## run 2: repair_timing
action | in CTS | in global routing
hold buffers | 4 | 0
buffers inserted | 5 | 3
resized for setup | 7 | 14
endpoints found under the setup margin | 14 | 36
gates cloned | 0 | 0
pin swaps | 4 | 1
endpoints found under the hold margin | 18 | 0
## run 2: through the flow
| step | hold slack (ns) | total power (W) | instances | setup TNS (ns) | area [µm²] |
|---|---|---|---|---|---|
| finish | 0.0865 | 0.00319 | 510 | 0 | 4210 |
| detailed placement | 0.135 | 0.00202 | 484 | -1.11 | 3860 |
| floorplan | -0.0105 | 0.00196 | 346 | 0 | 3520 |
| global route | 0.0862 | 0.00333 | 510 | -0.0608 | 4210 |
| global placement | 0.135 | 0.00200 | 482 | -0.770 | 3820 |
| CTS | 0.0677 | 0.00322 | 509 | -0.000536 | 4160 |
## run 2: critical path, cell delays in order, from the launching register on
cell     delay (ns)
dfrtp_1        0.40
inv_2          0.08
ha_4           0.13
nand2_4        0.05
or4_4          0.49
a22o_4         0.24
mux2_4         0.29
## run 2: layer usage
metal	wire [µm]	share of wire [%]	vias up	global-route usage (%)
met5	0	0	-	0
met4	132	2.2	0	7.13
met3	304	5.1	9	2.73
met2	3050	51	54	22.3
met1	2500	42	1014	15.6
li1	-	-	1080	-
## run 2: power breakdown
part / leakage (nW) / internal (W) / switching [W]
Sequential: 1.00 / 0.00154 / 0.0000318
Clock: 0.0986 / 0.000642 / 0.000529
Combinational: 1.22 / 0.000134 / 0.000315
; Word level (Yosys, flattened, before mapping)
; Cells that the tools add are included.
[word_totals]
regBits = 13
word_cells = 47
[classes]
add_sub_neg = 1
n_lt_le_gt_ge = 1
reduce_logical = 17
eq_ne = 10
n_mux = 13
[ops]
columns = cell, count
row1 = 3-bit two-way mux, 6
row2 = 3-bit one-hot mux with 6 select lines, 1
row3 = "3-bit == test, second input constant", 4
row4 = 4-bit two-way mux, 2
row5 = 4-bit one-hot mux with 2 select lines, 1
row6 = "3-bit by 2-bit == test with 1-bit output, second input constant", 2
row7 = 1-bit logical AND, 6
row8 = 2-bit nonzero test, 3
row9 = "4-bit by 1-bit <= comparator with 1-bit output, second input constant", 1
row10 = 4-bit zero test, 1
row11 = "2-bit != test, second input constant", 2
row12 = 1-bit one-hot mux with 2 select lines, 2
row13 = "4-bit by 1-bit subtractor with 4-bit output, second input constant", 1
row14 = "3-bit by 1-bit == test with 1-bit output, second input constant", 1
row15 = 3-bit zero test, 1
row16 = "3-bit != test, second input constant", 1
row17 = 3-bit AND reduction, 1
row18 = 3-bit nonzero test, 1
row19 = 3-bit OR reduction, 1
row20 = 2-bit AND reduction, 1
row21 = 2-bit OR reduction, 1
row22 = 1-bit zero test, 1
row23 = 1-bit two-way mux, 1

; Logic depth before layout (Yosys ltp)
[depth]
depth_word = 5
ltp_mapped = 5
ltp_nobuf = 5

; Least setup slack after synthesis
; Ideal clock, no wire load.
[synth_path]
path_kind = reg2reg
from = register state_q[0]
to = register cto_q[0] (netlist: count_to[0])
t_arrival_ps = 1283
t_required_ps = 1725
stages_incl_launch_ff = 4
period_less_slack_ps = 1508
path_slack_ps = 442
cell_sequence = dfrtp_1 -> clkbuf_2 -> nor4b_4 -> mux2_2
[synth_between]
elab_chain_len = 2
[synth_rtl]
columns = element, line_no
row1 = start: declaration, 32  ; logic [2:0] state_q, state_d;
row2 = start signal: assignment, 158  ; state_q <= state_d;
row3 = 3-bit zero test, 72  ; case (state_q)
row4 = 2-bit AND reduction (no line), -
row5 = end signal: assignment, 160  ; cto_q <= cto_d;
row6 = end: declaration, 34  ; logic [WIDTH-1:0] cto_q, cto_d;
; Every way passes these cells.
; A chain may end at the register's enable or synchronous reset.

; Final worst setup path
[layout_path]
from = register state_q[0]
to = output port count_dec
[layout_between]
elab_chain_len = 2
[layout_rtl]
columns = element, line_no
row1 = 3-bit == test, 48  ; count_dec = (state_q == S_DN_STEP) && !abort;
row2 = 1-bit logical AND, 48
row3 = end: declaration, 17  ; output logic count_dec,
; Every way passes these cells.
### src/rtl/prt_dp_pkg.sv
// Shared DisplayPort TX definitions: link symbol encoding used between framer,
// scheduler and scrambler.
package prt_dp_pkg;

    localparam int unsigned P_SYM_W = 4;

    // NOP must stay at zero so that a cleared symbol bus reads as idle.
    typedef enum logic [P_SYM_W-1:0] {
        TX_LNK_SYM_NOP  = 4'd0,
        TX_LNK_SYM_DAT  = 4'd1,
        TX_LNK_SYM_BS   = 4'd2,
        TX_LNK_SYM_BE   = 4'd3,
        TX_LNK_SYM_SR   = 4'd4,
        TX_LNK_SYM_FS   = 4'd5,
        TX_LNK_SYM_FE   = 4'd6,
        TX_LNK_SYM_BF   = 4'd7,
        TX_LNK_SYM_MTPH = 4'd8
    } prt_dp_tx_lnk_sym;

endpackage
[src/rtl/pipeline_stall_ctrl.sv]
// Central pipeline controller: per-stage stall/flush generation, enter-button
// start gating, single-step debug mode and a saturating stall-cycle counter.
module pipeline_stall_ctrl #(
    parameter int N_STAGE = 5,
    parameter int CNT_W   = 16
) (
    input  logic               clk,
    input  logic               rst,
    input  logic               enter,
    input  logic               mode_step,
    input  logic [N_STAGE-1:0] stall_req,
    input  logic [N_STAGE-1:0] flush_req,
    input  logic               clr_cnt,
    output logic [N_STAGE-1:0] stall,
    output logic [N_STAGE-1:0] flush,
    output logic               running,
    output logic               paused,
    output logic [CNT_W-1:0]   stall_cycles
);

    localparam logic [1:0] S_IDLE  = 2'd0;
    localparam logic [1:0] S_RUN   = 2'd1;
    localparam logic [1:0] S_STEP  = 2'd2;
    localparam logic [1:0] S_PAUSE = 2'd3;

    localparam logic [CNT_W-1:0] CNT_MAX = {CNT_W{1'b1}};
    localparam logic [CNT_W-1:0] CNT_ONE = {{(CNT_W-1){1'b0}}, 1'b1};

    logic [1:0]         r_state;
    logic [1:0]         w_state_nxt;
    logic               r_enter_q;
    logic [CNT_W-1:0]   r_stall_cycles;

    logic               w_go;
    logic               w_active;
    logic               w_any_stall;
    logic               w_flush_ok;
    logic [N_STAGE-1:0] w_stall_mask;
    logic [N_STAGE-1:0] w_below_flush;
    logic [N_STAGE-1:0] w_bubble;

    assign w_go        = enter & ~r_enter_q;
    assign w_active    = (r_state == S_RUN) | (r_state == S_STEP);
    assign w_any_stall = |stall_req;

    // Stall mask covers every stage at or below the oldest stalling stage;
    // below-flush marks every stage younger than the oldest flush request.
    always_comb begin
        logic acc_s;
        logic acc_f;
        acc_s         = 1'b0;
        acc_f         = 1'b0;
        w_stall_mask  = {N_STAGE{1'b0}};
        w_below_flush = {N_STAGE{1'b0}};
        for (int i = N_STAGE - 1; i >= 0; i--) begin
            acc_s            = acc_s | stall_req[i];
            w_stall_mask[i]  = acc_s;
            w_below_flush[i] = acc_f;
            acc_f            = acc_f | flush_req[i];
        end
    end

    // Bubble goes into the stage just above the oldest stalled one.
    always_comb begin
        w_bubble = {N_STAGE{1'b0}};
        for (int i = 1; i < N_STAGE; i++) begin
            w_bubble[i] = w_stall_mask[i-1] & ~w_stall_mask[i];
        end
    end

    // A flush applies only if some requester sits above every stalled stage.
    assign w_flush_ok = |(flush_req & ~w_stall_mask);

    // Stall/flush outputs; inactive states freeze the whole pipeline.
    always_comb begin
        stall = {N_STAGE{1'b1}};
        flush = {N_STAGE{1'b0}};
        if (w_active) begin
            if (w_flush_ok) begin
                stall = w_stall_mask & ~w_below_flush;
                flush = w_bubble | w_below_flush;
            end else begin
                stall = w_stall_mask;
                flush = w_bubble;
            end
        end else begin
            stall = {N_STAGE{1'b1}};
            flush = {N_STAGE{1'b0}};
        end
    end

    assign running      = w_active;
    assign paused       = (r_state == S_PAUSE);
    assign stall_cycles = r_stall_cycles;

    // Next-state logic; RUN checks mode_step before any button press.
    always_comb begin
        w_state_nxt = r_state;
        case (r_state)
            S_IDLE: begin
                if (w_go) begin
                    w_state_nxt = mode_step ? S_STEP : S_RUN;
                end else begin
                    w_state_nxt = S_IDLE;
                end
            end
            S_RUN: begin
                if (mode_step) begin
                    w_state_nxt = S_PAUSE;
                end else begin
                    w_state_nxt = S_RUN;
                end
            end
            S_STEP: begin
                if (!w_any_stall) begin
                    w_state_nxt = S_PAUSE;
                end else begin
                    w_state_nxt = S_STEP;
                end
            end
            S_PAUSE: begin
                if (w_go) begin
                    w_state_nxt = mode_step ? S_STEP : S_RUN;
                end else begin
                    w_state_nxt = S_PAUSE;
                end
            end
            default: w_state_nxt = S_IDLE;
        endcase
    end

    // State, button history and stall-cycle counter.
    always_ff @(posedge clk) begin
        if (rst) begin
            r_state        <= S_IDLE;
            r_enter_q      <= 1'b1;
            r_stall_cycles <= {CNT_W{1'b0}};
        end else begin
            r_state   <= w_state_nxt;
            r_enter_q <= enter;
            if (clr_cnt) begin
                r_stall_cycles <= {CNT_W{1'b0}};
            end else if (w_active && w_any_stall && (r_stall_cycles != CNT_MAX)) begin
                r_stall_cycles <= r_stall_cycles + CNT_ONE;
            end else begin
                r_stall_cycles <= r_stall_cycles;
            end
        end
    end

endmodule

::::::

About this task ::
Pull every line containing "assignment" out of the data above.

Answer box ::
row2 = start signal: assignment, 158  ; state_q <= state_d;
row5 = end signal: assignment, 160  ; cto_q <= cto_d;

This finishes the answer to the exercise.